Marissa J. Savit, for respondent.
LARO, Judge.

LARO
MEMORANDUM FINDINGS OF FACT AND OPINION

LARO, Judge: Petitioners, Ronald Lawson (Mr. Lawson) and Karen Bey (Dr. Bey), petitioned this Court to redetermine respondent's determinations in the notice of deficiency issued on April 3, 2014, for the 2011 and 2012 tax years (years at issue). The deficiency amounts are $14,315 for tax year 2011 and *212 $16,049 for tax year 2012 as well as an addition to tax under section 6651(a)(1)1 for 2012. Respondent amended his answer and asserted accuracy-related penalties under section 6662(a) for the years at issue, with the amounts to be determined at a later date in Rule 155 computations.

The issues for decision are:

(1) whether petitioners are entitled to deductions claimed on Schedules C, Profit or Loss From Business (Sole Proprietorship), for car and truck expenses of $26,005 and $9,990 for the respective years at issue. We hold that they are not;

(2) whether petitioners are entitled to deductions claimed on Schedules E, Supplemental Income and*221 Loss, for repair expenses of $32,450 and $20,255 for the respective years at issue. We hold that they are not;

(3) whether petitioners have unreported Schedule C and/or Schedule E gross receipts or sales of $18,057 and $22,101 for the respective years at issue. We hold that they do to the extent stated in this opinion;

(4) whether petitioners failed to report taxable income of $31,130 from a settlement for the 2012 tax year. We hold that they did; *213 (5) whether petitioners are liable for an addition to tax under section 6651(a)(1) for failure to file timely for the 2012 taxable year. We hold that they are; and

(6) whether petitioners are liable for accuracy-related penalties under section 6662(a) for the years at issue. We hold that they are.

FINDINGS OF FACT

The facts set forth below are based on the pleadings, witness testimony during the trial, and other pertinent materials of the record. Some of the facts have been stipulated. The stipulations of facts and the facts drawn from the stipulated exhibits are incorporated herein, and we find those facts accordingly. Petitioners were married at all relevant times and resided in the State of New York at the time they filed their petition on July 3, 2014. Absent a stipulation*222 to the contrary, an appeal of this case would lie in the Court of Appeals for the Second Circuit.

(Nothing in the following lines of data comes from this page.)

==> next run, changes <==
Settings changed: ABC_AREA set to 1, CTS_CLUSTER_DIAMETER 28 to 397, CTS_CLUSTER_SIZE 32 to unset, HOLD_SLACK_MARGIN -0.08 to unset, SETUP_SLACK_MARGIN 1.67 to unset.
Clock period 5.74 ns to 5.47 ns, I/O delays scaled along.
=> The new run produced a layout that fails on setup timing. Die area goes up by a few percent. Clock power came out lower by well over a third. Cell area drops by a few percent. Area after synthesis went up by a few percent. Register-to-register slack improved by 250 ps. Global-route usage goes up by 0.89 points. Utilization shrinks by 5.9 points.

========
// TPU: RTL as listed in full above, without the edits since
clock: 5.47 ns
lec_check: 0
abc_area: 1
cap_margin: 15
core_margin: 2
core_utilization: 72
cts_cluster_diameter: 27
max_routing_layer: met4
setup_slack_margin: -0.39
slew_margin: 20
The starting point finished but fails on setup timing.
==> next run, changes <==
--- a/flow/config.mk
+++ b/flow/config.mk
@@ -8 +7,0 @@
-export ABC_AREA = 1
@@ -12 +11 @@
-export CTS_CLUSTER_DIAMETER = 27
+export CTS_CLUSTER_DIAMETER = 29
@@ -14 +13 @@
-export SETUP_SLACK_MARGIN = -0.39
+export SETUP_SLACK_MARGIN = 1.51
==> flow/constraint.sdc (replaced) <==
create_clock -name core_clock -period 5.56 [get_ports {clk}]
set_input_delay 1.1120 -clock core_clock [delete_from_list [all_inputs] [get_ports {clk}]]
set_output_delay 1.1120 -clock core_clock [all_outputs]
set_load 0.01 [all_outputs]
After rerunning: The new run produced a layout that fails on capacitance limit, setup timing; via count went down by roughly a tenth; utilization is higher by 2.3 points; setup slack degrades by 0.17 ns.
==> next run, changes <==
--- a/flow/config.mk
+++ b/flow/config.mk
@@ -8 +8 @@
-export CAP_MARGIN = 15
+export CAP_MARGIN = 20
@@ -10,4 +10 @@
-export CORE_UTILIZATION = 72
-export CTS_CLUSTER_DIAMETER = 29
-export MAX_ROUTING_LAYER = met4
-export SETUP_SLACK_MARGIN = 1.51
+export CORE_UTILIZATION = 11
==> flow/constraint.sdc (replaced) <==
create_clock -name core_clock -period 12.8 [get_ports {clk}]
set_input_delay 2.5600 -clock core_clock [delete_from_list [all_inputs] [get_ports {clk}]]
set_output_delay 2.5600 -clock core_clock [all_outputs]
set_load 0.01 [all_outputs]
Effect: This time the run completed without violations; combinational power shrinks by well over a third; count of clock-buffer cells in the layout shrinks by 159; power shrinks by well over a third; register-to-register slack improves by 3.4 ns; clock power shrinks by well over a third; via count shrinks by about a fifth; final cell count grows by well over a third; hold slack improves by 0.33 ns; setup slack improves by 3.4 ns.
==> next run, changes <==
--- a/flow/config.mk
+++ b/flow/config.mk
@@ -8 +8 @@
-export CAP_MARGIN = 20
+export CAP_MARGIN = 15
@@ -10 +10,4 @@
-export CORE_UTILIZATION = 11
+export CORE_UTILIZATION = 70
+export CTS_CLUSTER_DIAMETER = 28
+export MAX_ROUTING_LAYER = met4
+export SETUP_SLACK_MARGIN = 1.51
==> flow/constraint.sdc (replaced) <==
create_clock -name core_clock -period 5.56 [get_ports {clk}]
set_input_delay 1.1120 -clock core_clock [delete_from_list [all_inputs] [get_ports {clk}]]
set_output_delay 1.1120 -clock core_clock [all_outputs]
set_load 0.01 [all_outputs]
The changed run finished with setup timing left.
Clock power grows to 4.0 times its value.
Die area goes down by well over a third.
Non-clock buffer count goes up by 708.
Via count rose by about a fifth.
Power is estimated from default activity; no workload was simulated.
<file path="flow/design.v">
module branch_history_register #(parameter M = 4) (
    input logic clk,
    input logic reset,
    input logic branch_outcome,   
    output logic [M-1:0] bhr_out  
);
    always_ff @(posedge clk or posedge reset) begin
        if (reset) 
            bhr_out <= 0;  
        else 
            bhr_out <= {bhr_out[M-2:0], branch_outcome};  
    end
endmodule
module mnk_bit_predictor #(parameter K = 4,
                        parameter N = 2,
                        parameter M = 4
                        ) (
    input logic clk,
    input logic reset,
    input logic [K-1:0] index,
    input logic [M-1:0] bhr_in,
    input logic branch_outcome,        
    output logic prediction            
);
    logic [N-1:0] pht [((1<<K)*(1<<M))-1:0];  
    logic [K + M -1:0] new_index;
    assign new_index = {bhr_in,index};
    assign prediction = pht[new_index][N-1];
    always_ff @(posedge clk , posedge reset) begin
        if (reset) begin
            for (int i = 0; i < (1<<K)*(1<<M); i++)
                pht[i] <= 0;  
        end
        else begin
            if (branch_outcome) begin
                if (~(&pht[new_index]))
                    pht[new_index] <= pht[new_index] + 1;
            end
            else begin
                if (pht[new_index] > 0)
                    pht[new_index] <= pht[new_index] - 1;
            end
        end
    end
endmodule
module predictor_top #(parameter M = 3, parameter K = 4, parameter N = 3) (
    input logic clk,
    input logic reset,
    input logic [K-1:0] index,
    input logic branch_outcome,  
    output logic prediction,      
    output logic success
);
    logic [M-1:0] bhr_out;      
    branch_history_register #(M) bhr_inst (
        .clk(clk),
        .reset(reset),
        .branch_outcome(branch_outcome),
        .bhr_out(bhr_out)
    );
    mnk_bit_predictor #(K, N, M) pht_inst (
        .clk(clk),
        .reset(reset),
        .index(index),
        .bhr_in (bhr_out),
        .branch_outcome(branch_outcome),
        .prediction(prediction)
    );
    always_comb  begin
        if (prediction == branch_outcome)
        begin success = 1; end
        else begin
        success = 0;
        end
    end 
endmodule
</file>
<file path="flow/run.sh">
#!/bin/bash
# the make line also repeats each setting of config.mk as NAME=value (left out here)
make -C /OpenROAD-flow-scripts/flow DESIGN_CONFIG=/design/flow/config.mk WORK_HOME=/design/flow/orfs CLKGATE_MAP_FILE= finish
</file>
<file path="flow/config.mk">
export PLATFORM = sky130hd
export DESIGN_NAME = predictor_top
export DESIGN_NICKNAME = predictor_top
export VERILOG_FILES = /design/flow/design.v
export SDC_FILE = /design/flow/constraint.sdc
export NUM_CORES = 4
export LEC_CHECK = 0
export ABC_AREA = 1
export CAP_MARGIN = 20
export CORE_MARGIN = 2
export CORE_UTILIZATION = 72
export CTS_CLUSTER_DIAMETER = 395
export HOLD_SLACK_MARGIN = 0.3
export PLACE_DENSITY = 0.41
export SLEW_MARGIN = 20
</file>
<file path="flow/constraint.sdc">
create_clock -name core_clock -period 4.23 [get_ports {clk}]
set_input_delay 0.8460 -clock core_clock [delete_from_list [all_inputs] [get_ports {clk}]]
set_output_delay 0.8460 -clock core_clock [all_outputs]
set_load 0.01 [all_outputs]
</file>
==> results of run 1 <==
==> routing by layer <==
metal	vias to the layer above	global-route usage (%)	wire length (um)
met5	-	0	0
met4	0	25.3	3630
met3	344	9.61	7410
met2	1421	69.8	29700
met1	9888	54.3	23300
li1	9709	-	-
==> timing repair <==
item / 4_1_cts / 5_1_grt
setup endpoints to repair: 4 / 3
pin swaps: 1 / 3
endpoints found under the hold margin: 0 / 0
resized: 50 / 88
buffers inserted: 2 / 5
==> final cells by class <==
type | count | share of cell area, %
sequential | 387 | 40.1
clock buffer | 58 | 5.02
multi-input combinational | 2362 | 40.6
tap | 378 | 1.96
antenna | 1 | 0.0104
clock inverter | 13 | 0.596
timing repair buffer | 235 | 9.27
inverter | 155 | 2.46
==> inputs of build 63 <==
==> flow/design.v <==
module testpc(
	clock,   
	reset,   
	pc,   
	instruction,   
	mem_data,   
	mem_addr,   
	mem_wdata,   
	mwrite_enable,
	mread_enable,
	regwrite_enable,   
	write_addr,   
	reg_write_data   
	);
	input clock, reset;
	input [15:0] instruction, mem_data;
	output [15:0] pc, mem_addr, mem_wdata;
	output [15:0] reg_write_data;
	output mwrite_enable, mread_enable, regwrite_enable;
	output [2:0] write_addr;
	reg [15:0] pc, read_data1, read_data2, ext_imm_data, alu_result;
	reg [15:0] reg_write_data;
	reg [15:0] jump_addr, branch_addr;
	reg [15:0] mwrite_addr, mread_addr;
	reg [6:0] imm_data;
	reg [2:0] read_addr1, read_addr2, write_addr;
	reg [1:0] result_sel;
	reg regwrite_enable, func_sel, imm_sel, mwrite_enable;
	reg mread_enable, memtoreg_sel, jump_enable, branch_enable;
	reg [15:0] reg_table[0:7];
	reg [15:0] c, temp;
	reg c1, c2, s1;
	wire [15:0] b1;
	wire [15:0] and_result, not_result;
	assign mem_addr = alu_result;
	assign mem_wdata = read_data2;
	always@(posedge clock or negedge reset)
	begin
		if(reset == 1'b0)
			pc <= 16'b0000000000000000;
		else if(branch_enable == 1'b1)
		begin
			if(alu_result == 0)
				pc <= pc + branch_addr;
			else
				pc <= pc + 16'b0000000000000001;
		end
		else if(jump_enable == 1'b1)
			pc <= 16'b0000000000000000 + jump_addr;
		else
			pc <= pc + 16'b0000000000000001;
	end
	always@(instruction)
	begin
		begin
			if(instruction[15:13] == 3'b001 && instruction[3:0] <= 4'b0010)   
			begin
				if(instruction[3:0] == 4'b0000)   
				begin
					read_addr1 = instruction[12:10]; 
					read_addr2 = instruction[9:7];  
					write_addr = instruction[6:4];  
					imm_data = 7'b0000000;
					mwrite_addr = 16'b0000000000000000;
					mread_addr = 16'b0000000000000000;
					jump_addr = 16'b0000000000000000;
					branch_addr = 16'b0000000000000000;
					regwrite_enable = 1'b1;
					func_sel = 1'b0;
					result_sel = 2'b00;
					imm_sel = 1'b0;
					mwrite_enable = 1'b0;
					mread_enable = 1'b0;
					memtoreg_sel = 1'b0;
					jump_enable = 1'b0;
					branch_enable = 1'b0;
				end
				else if(instruction[3:0] == 4'b0001)   
				begin
					read_addr1 = instruction[12:10];  
					read_addr2 = instruction[9:7];  
					write_addr = instruction[6:4];  
					imm_data = 7'b0000000;
					mwrite_addr = 16'b0000000000000000;
					mread_addr = 16'b0000000000000000;
					jump_addr = 16'b0000000000000000;
					branch_addr = 16'b0000000000000000;
					regwrite_enable = 1'b1;
					func_sel = 1'b0;
					result_sel = 2'b10;
					imm_sel = 1'b0;
					mwrite_enable = 1'b0;
					mread_enable = 1'b0;
					memtoreg_sel = 1'b0;
					jump_enable = 1'b0;
					branch_enable =	1'b0;		
				end
				else   
				begin
					read_addr1 = instruction[12:10];  
					read_addr2 = instruction[9:7];  
					write_addr = instruction[6:4];  
					imm_data = 7'b0000000;
					mwrite_addr = 16'b0000000000000000;
					mread_addr = 16'b0000000000000000;
					jump_addr = 16'b0000000000000000;
					branch_addr = 16'b0000000000000000;
					regwrite_enable = 1'b1;
					func_sel = 1'b0;
					result_sel = 2'b11;
					imm_sel = 1'b0;
					mwrite_enable = 1'b0;
					mread_enable = 1'b0;
					memtoreg_sel = 1'b0;
					jump_enable = 1'b0;
					branch_enable =	1'b0;		
				end
			end
			else if(instruction[15:13] == 3'b011)   
			begin
				read_addr1 = instruction[12:10];  
				read_addr2 = 3'b000; 
				write_addr = instruction[9:7];  
				imm_data = instruction[6:0];  
				mwrite_addr = 16'b0000000000000000;
				mread_addr = 16'b0000000000000000;
				jump_addr = 16'b0000000000000000;
				branch_addr = 16'b0000000000000000;
				regwrite_enable = 1'b1;
				func_sel = 1'b0;
				result_sel = 2'b00;
				imm_sel = 1'b1;
				mwrite_enable = 1'b0;
				mread_enable = 1'b0;
				memtoreg_sel = 1'b0;
				jump_enable = 1'b0;
				branch_enable =	1'b0;	
			end
			else if(instruction[15:13] == 3'b100)   
			begin
				read_addr1 = instruction[12:10]; 
				read_addr2 = 3'b000;  
				write_addr = instruction[9:7]; 
				imm_data = instruction[6:0];  
				mwrite_addr = 16'b0000000000000000;
				mread_addr = instruction[12:10];
				jump_addr = 16'b0000000000000000;
				branch_addr = 16'b0000000000000000;
				regwrite_enable = 1'b1;
				func_sel = 1'b0;
				result_sel = 2'b00;
				imm_sel = 1'b1;
				mwrite_enable = 1'b0;
				mread_enable = 1'b1;
				memtoreg_sel = 1'b1;
				jump_enable = 1'b0;
				branch_enable =	1'b0;	
			end
			else if(instruction[15:13] == 3'b101)   
			begin
				read_addr1 = instruction[12:10]; 
				read_addr2 = instruction[9:7];
				write_addr = 3'b000;
				imm_data = instruction[6:0]; 
				mwrite_addr = instruction[9:7]; 
				mread_addr = 16'b0000000000000000;
				jump_addr = 16'b0000000000000000;
				branch_addr = 16'b0000000000000000;
				regwrite_enable = 1'b0;
				func_sel = 1'b0;
				result_sel = 2'b00;
				imm_sel = 1'b1;
				mwrite_enable = 1'b1;
				mread_enable = 1'b0;
				memtoreg_sel = 1'b0;
				jump_enable = 1'b0;
				branch_enable =	1'b0;	
			end
			else if(instruction[15:13] == 3'b110)   
			begin
				read_addr1 = instruction[12:10]; 
				read_addr2 = instruction[9:7]; 
				write_addr = 3'b000;
				imm_data = instruction[6:0]; 
				mwrite_addr = 16'b0000000000000000;
				mread_addr = 16'b0000000000000000;
				jump_addr = 16'b0000000000000000;
				branch_addr = instruction[6:0];
				regwrite_enable = 1'b0;
				func_sel = 1'b1;
				result_sel = 2'b00;
				imm_sel = 1'b0;
				mwrite_enable = 1'b0;
				mread_enable = 1'b0;
				memtoreg_sel = 1'b0;
				jump_enable = 1'b0;
				branch_enable =	1'b1;	
			end
			else if(instruction[15:13] == 3'b111)   
			begin
				read_addr1 = 3'b000;
				read_addr2 = 3'b000; 
				write_addr = 3'b000;
				imm_data = 7'b0000000;
				mwrite_addr = 16'b0000000000000000;
				mread_addr = 16'b0000000000000000;
				jump_addr = instruction[12:0];   
				branch_addr = 16'b0000000000000000;
				regwrite_enable = 1'b0;
				func_sel = 1'b0;
				result_sel = 2'b00;
				imm_sel = 1'b0;
				mwrite_enable = 1'b0;
				mread_enable = 1'b0;
				memtoreg_sel = 1'b0;
				jump_enable = 1'b1;
				branch_enable = 1'b0;	
			end
			else   
			begin
				read_addr1 = 3'b000;
				read_addr2 = 3'b000;
				write_addr = 3'b000;
				imm_data = 7'b0000000;
				mwrite_addr = 16'b0000000000000000;
				mread_addr = 16'b0000000000000000;
				jump_addr = 16'b0000000000000000;
				branch_addr = 16'b0000000000000000;
				regwrite_enable = 1'b0;
				func_sel = 1'b0;
				result_sel = 2'b00;
				imm_sel = 1'b0;
				mwrite_enable = 1'b0;
				mread_enable = 1'b0;
				memtoreg_sel = 1'b0;
				jump_enable = 1'b0;
				branch_enable =	1'b0;	
			end
		end
	end
	always@(alu_result, mem_data, memtoreg_sel)
	begin
		if(memtoreg_sel == 1'b1)
			reg_write_data = mem_data;
		else
			reg_write_data = alu_result;
	end
	always@(posedge clock or negedge reset)
	begin
		if(reset == 1'b0)   
		begin
			reg_table[0] <= 16'b0000000000000000;
			reg_table[1] <= 16'b0000000000000000;
			reg_table[2] <= 16'b0000000000000000;
			reg_table[3] <= 16'b0000000000000000;
			reg_table[4] <= 16'b0000000000000000;
			reg_table[5] <= 16'b0000000000000000;
			reg_table[6] <= 16'b0000000000000000;
			reg_table[7] <= 16'b0000000000000000;
		end
		else if(regwrite_enable == 1'b1)
			reg_table[write_addr] <= reg_write_data;
	end
	always@(*)
	begin
		read_data1 = reg_table[read_addr1];
		read_data2 = reg_table[read_addr2];
	end
	reg [15:0] mux_data;
	reg [15:0] adder_result;	
	always@(imm_data)
	begin
		if(imm_data[6] == 1'b1)
			ext_imm_data = 16'b1111111110000000 + imm_data;
		else
			ext_imm_data = 16'b0000000000000000 + imm_data;
	end
	always@(read_data2, ext_imm_data, imm_sel)
	begin
		if(imm_sel == 1'b0)
			mux_data = read_data2;
		else
			mux_data = ext_imm_data;
	end
	always@(mux_data, b1, func_sel)
	case(func_sel)
		1'b0 : temp = mux_data;
		1'b1 : temp = ~mux_data + 1;
	endcase
	assign b1 = temp;
	always@(*)
	begin
	adder_result[0] = read_data1[0] ^ b1[0];
	c[0] = read_data1[0] & b1[0];	
	s1 = b1[1] ^ c[0];
	c1 = b1[1] & c[0];
	adder_result[1] = read_data1[1] ^ s1;
	c2 = read_data1[1] & s1;
	c[1] = c1 | c2;
	s1 = b1[2] ^ c[1];
	c1 = b1[2] & c[1];
	adder_result[2] = read_data1[2] ^ s1;
	c2 = read_data1[2] & s1;
	c[2] = c1 | c2;	
	s1 = b1[3] ^ c[2];
	c1 = b1[3] & c[2];
	adder_result[3] = read_data1[3] ^ s1;
	c2 = read_data1[3] & s1;
	c[3] = c1 | c2;
	s1 = b1[4] ^ c[3];
	c1 = b1[4] & c[3];
	adder_result[4] = read_data1[4] ^ s1;
	c2 = read_data1[4] & s1;
	c[4] = c1 | c2;
	s1 = b1[5] ^ c[4];
	c1 = b1[5] & c[4];
	adder_result[5] = read_data1[5] ^ s1;
	c2 = read_data1[5] & s1;
	c[5] = c1 | c2;
	s1 = b1[6] ^ c[5];
	c1 = b1[6] & c[5];
	adder_result[6] = read_data1[6] ^ s1;
	c2 = read_data1[6] & s1;
	c[6] = c1 | c2;
	s1 = b1[7] ^ c[6];
	c1 = b1[7] & c[6];
	adder_result[7] = read_data1[7] ^ s1;
	c2 = read_data1[7] & s1;
	c[7] = c1 | c2;
	s1 = b1[8] ^ c[7];
	c1 = b1[8] & c[7];
	adder_result[8] = read_data1[8] ^ s1;
	c2 = read_data1[8] & s1;
	c[8] = c1 | c2;
	s1 = b1[9] ^ c[8];
	c1 = b1[9] & c[8];
	adder_result[9] = read_data1[9] ^ s1;
	c2 = read_data1[9] & s1;
	c[9] = c1 | c2;
	s1 = b1[10] ^ c[9];
	c1 = b1[10] & c[9];
	adder_result[10] = read_data1[10] ^ s1;
	c2 = read_data1[10] & s1;
	c[10] = c1 | c2;
	s1 = b1[11] ^ c[10];
	c1 = b1[11] & c[10];
	adder_result[11] = read_data1[11] ^ s1;
	c2 = read_data1[11] & s1;
	c[11] = c1 | c2;
	s1 = b1[12] ^ c[11];
	c1 = b1[12] & c[11];
	adder_result[12] = read_data1[12] ^ s1;
	c2 = read_data1[12] & s1;
	c[12] = c1 | c2;
	s1 = b1[13] ^ c[12];
	c1 = b1[13] & c[12];
	adder_result[13] = read_data1[13] ^ s1;
	c2 = read_data1[13] & s1;
	c[13] = c1 | c2;
	s1 = b1[14] ^ c[13];
	c1 = b1[14] & c[13];
	adder_result[14] = read_data1[14] ^ s1;
	c2 = read_data1[14] & s1;
	c[14] = c1 | c2;
	s1 = b1[15] ^ c[14];
	c1 = b1[15] & c[14];
	adder_result[15] = read_data1[15] ^ s1;
	c2 = read_data1[15] & s1;
	c[15] = c1 | c2;
	end
	assign and_result = read_data1 & mux_data;
	assign not_result = ~read_data1 + mux_data;
	always@(adder_result, and_result, not_result, result_sel)
	case(result_sel)
		2'b00 : alu_result = adder_result;
		2'b01 : 
		begin
			if(adder_result >= 0)
				alu_result = 8'b00000000;
			else
				alu_result = 8'b00000001;
		end
		2'b10 : alu_result = and_result;
		2'b11 : alu_result = not_result;
	endcase
endmodule
==> flow/run.sh <==
#!/bin/bash
# the make line also repeats each setting of config.mk as NAME=value (left out here)
make -C /OpenROAD-flow-scripts/flow DESIGN_CONFIG=/design/flow/config.mk WORK_HOME=/design/flow/orfs CLKGATE_MAP_FILE= finish
==> flow/config.mk <==
export PLATFORM = sky130hd
export DESIGN_NAME = testpc
export DESIGN_NICKNAME = testpc
export VERILOG_FILES = /design/flow/design.v
export SDC_FILE = /design/flow/constraint.sdc
export NUM_CORES = 4
export LEC_CHECK = 0
export ABC_AREA = 1
export CAP_MARGIN = 20
export CELL_PAD_IN_SITES_GLOBAL_PLACEMENT = 2
export CORE_MARGIN = 2
export CORE_UTILIZATION = 40
export CTS_CLUSTER_DIAMETER = 396
export CTS_CLUSTER_SIZE = 98
export PLACE_DENSITY_LB_ADDON = 0.04
export SLEW_MARGIN = 20
==> flow/constraint.sdc <==
create_clock -name core_clock -period 16.0 [get_ports {clock}]
set_input_delay 3.2000 -clock core_clock [delete_from_list [all_inputs] [get_ports {clock}]]
set_output_delay 3.2000 -clock core_clock [all_outputs]
set_load 0.01 [all_outputs]
==> build 53 (differences from build 63) <==
- ABC_AREA: 1 -> default
- CELL_PAD_IN_SITES_GLOBAL_PLACEMENT: 2 -> default
- CORE_UTILIZATION: 40 -> 72
- CTS_CLUSTER_DIAMETER: 396 -> default
- CTS_CLUSTER_SIZE: 98 -> 43
- PLACE_DENSITY: default -> 0.66
- PLACE_DENSITY_LB_ADDON: 0.04 -> default
- SETUP_SLACK_MARGIN: default -> 3.04
==> flow/constraint.sdc (replaced) <==
create_clock -name core_clock -period 10.6 [get_ports {clock}]
set_input_delay 2.1200 -clock core_clock [delete_from_list [all_inputs] [get_ports {clock}]]
set_output_delay 2.1200 -clock core_clock [all_outputs]
set_load 0.01 [all_outputs]
==> trial 2 (differences from build 63) <==
- ABC_AREA: 1 -> default
- CAP_MARGIN: 20 -> 0
- CELL_PAD_IN_SITES_DETAIL_PLACEMENT: default -> 1
- CELL_PAD_IN_SITES_GLOBAL_PLACEMENT: 2 -> default
- CORE_ASPECT_RATIO: default -> 0.6
- CORE_MARGIN: 2 -> 8
- CORE_UTILIZATION: 40 -> 26
- CTS_CLUSTER_DIAMETER: 396 -> default
- CTS_CLUSTER_SIZE: 98 -> 19
- GPL_TIMING_DRIVEN: default -> 0
- HOLD_SLACK_MARGIN: default -> 0.24
- PLACE_DENSITY_LB_ADDON: 0.04 -> default
- SLEW_MARGIN: 20 -> 35
- TNS_END_PERCENT: default -> 100
==> tab_implementation.tex <==
% Auto-generated results table
\begin{tabular}{lr}
\hline
Metric & Value \\
\hline
\multicolumn{2}{l}{\textbf{Logic synthesis}} \\
Top post-synthesis cells by area & sky130\_fd\_sc\_hd\_\_dfrtp\_1 33\%, sky130\_fd\_sc\_hd\_\_mux2\_2 6.1\%, sky130\_fd\_sc\_hd\_\_o21ai\_0 4.9\% \\
\multicolumn{2}{l}{\textbf{CTS}} \\
Number of gates given a new drive strength after cts & 82 \\
\multicolumn{2}{l}{\textbf{Route}} \\
Mean routed wirelength per cell & 26.45 um \\
\multicolumn{2}{l}{\textbf{Setup path}} \\
Reg-to-reg slack, setup & 6.40 ns \\
Kind of start point of the critical path & input pin \\
\multicolumn{2}{l}{\textbf{Min path}} \\
Depth of the worst hold-timing path & 2 \\
\multicolumn{2}{l}{\textbf{Status}} \\
Result of the run & finished clean \\
\multicolumn{2}{l}{\textbf{Place}} \\
Instance area after placement & 0.01279 mm2 \\
\multicolumn{2}{l}{\textbf{Finish}} \\
Final cell count without fillers & 2,008 \\
\multicolumn{2}{l}{\textbf{GRT}} \\
Global-route wire length before repair & 77,830 um \\
\multicolumn{2}{l}{\textbf{Power}} \\
Share of power burned in the clock network & 0.150 \\
\hline
\end{tabular}
That was trial 2.
==> tab_implementation.tex <==
% Generated from flow reports
\begin{tabular}{lr}
\hline
Metric & Value \\
\hline
\multicolumn{2}{l}{\textbf{Status}} \\
Result of the run & stopped before the end \\
Fail Step & 5\_1\_grt \\
First logged error message & [ERROR GRT-0116] Global routing finished with congestion. Check the congestion regions in the DRC Viewer. \\
\multicolumn{2}{l}{\textbf{Logic synthesis}} \\
Top post-synthesis cells by area & sky130\_fd\_sc\_hd\_\_dfrtp\_1 33\%, sky130\_fd\_sc\_hd\_\_mux2\_2 6.1\%, sky130\_fd\_sc\_hd\_\_o21ai\_0 4.9\% \\
Ranking of synthesized cells by instance count & 144 x sky130\_fd\_sc\_hd\_\_dfrtp\_1, 143 x sky130\_fd\_sc\_hd\_\_nand2\_1, 119 x sky130\_fd\_sc\_hd\_\_nor2\_1, 108 x sky130\_fd\_sc\_hd\_\_o21ai\_0, 93 x sky130\_fd\_sc\_hd\_\_a21oi\_1 \\
\multicolumn{2}{l}{\textbf{Die}} \\
\# rows & 45 \\
Core area & 0.01503 mm2 \\
\multicolumn{2}{l}{\textbf{CTS}} \\
Sink Count & 144 \\
Number of gates given a new drive strength after cts & 85 \\
\multicolumn{2}{l}{\textbf{Place}} \\
Detailed Place HPWL & 30,620 um \\
Cell count after placement & 1,662 \\
Instance area after placement & 0.01337 mm2 \\
\hline
\end{tabular}
That was build 53.
==> tab_implementation.tex <==
% Auto-generated results table
\begin{tabular}{lr}
\hline
Metric & Value \\
\hline
\multicolumn{2}{l}{\textbf{Die}} \\
Area of the die & 0.02984 mm2 \\
FP Core Util & 0.4078 \\
\multicolumn{2}{l}{\textbf{Setup path}} \\
Kind of start point of the critical path & input pin \\
Reg-to-reg slack, setup & 7.29 ns \\
\multicolumn{2}{l}{\textbf{Finish}} \\
Final cell count without fillers & 2,189 \\
\multicolumn{2}{l}{\textbf{Power}} \\
Worst VDD drop & 0.1438 mV \\
Share of power burned in the clock network & 0.171 \\
Switch share & 0.4722 \\
\multicolumn{2}{l}{\textbf{CTS}} \\
Number of gates given a new drive strength after cts & 0 \\
\multicolumn{2}{l}{\textbf{Place}} \\
Instance area after placement & 0.01292 mm2 \\
Cell count after placement & 2,156 \\
\multicolumn{2}{l}{\textbf{Route}} \\
Mean routed wirelength per cell & 20.85 um \\
Metal-1 WL & 20,680 um \\
Wire length reported by the detailed router & 45,650 um \\
Count of antenna diodes in the layout & 0 \\
\multicolumn{2}{l}{\textbf{Logic synthesis}} \\
Synth Net Count & 1,783 \\
\multicolumn{2}{l}{\textbf{Status}} \\
Result of the run & finished clean \\
\multicolumn{2}{l}{\textbf{GRT}} \\
Global-route wire length before repair & 69,770 um \\
\multicolumn{2}{l}{\textbf{Min path}} \\
Depth of the worst hold-timing path & 2 \\
\hline
\end{tabular}
That was build 63.
Power and IR drop assume default switching activity.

During the years at issue Dr. Bey operated a holistic wellness business and Mr. Lawson was an employee of Quality Building Services Corp. (QBS). Petitioners timely filed their 2011 Form 1040, U.S. Individual Income Tax Return (2011 tax return). Petitioners filed their 2012 Form 1040 (2012 tax return) on April 28, 2013, after the filing deadline. Respondent's revenue agent Gene Enriquez (RA Enriquez) examined petitioners' 2011 and 2012 tax returns. In the *214 course of the audit, RA Enriquez requested that petitioners produce their business records, bank account statements, and substantiating documentation for the expenses underlying the claimed deductions. Petitioners did not provide RA Enriquez with the requested information. Instead, petitioners claim RA Enriquez should have "availed himself" of the access to petitioners' computer files containing their business records during RA Enriquez's two site visits to Dr. Bey's offices.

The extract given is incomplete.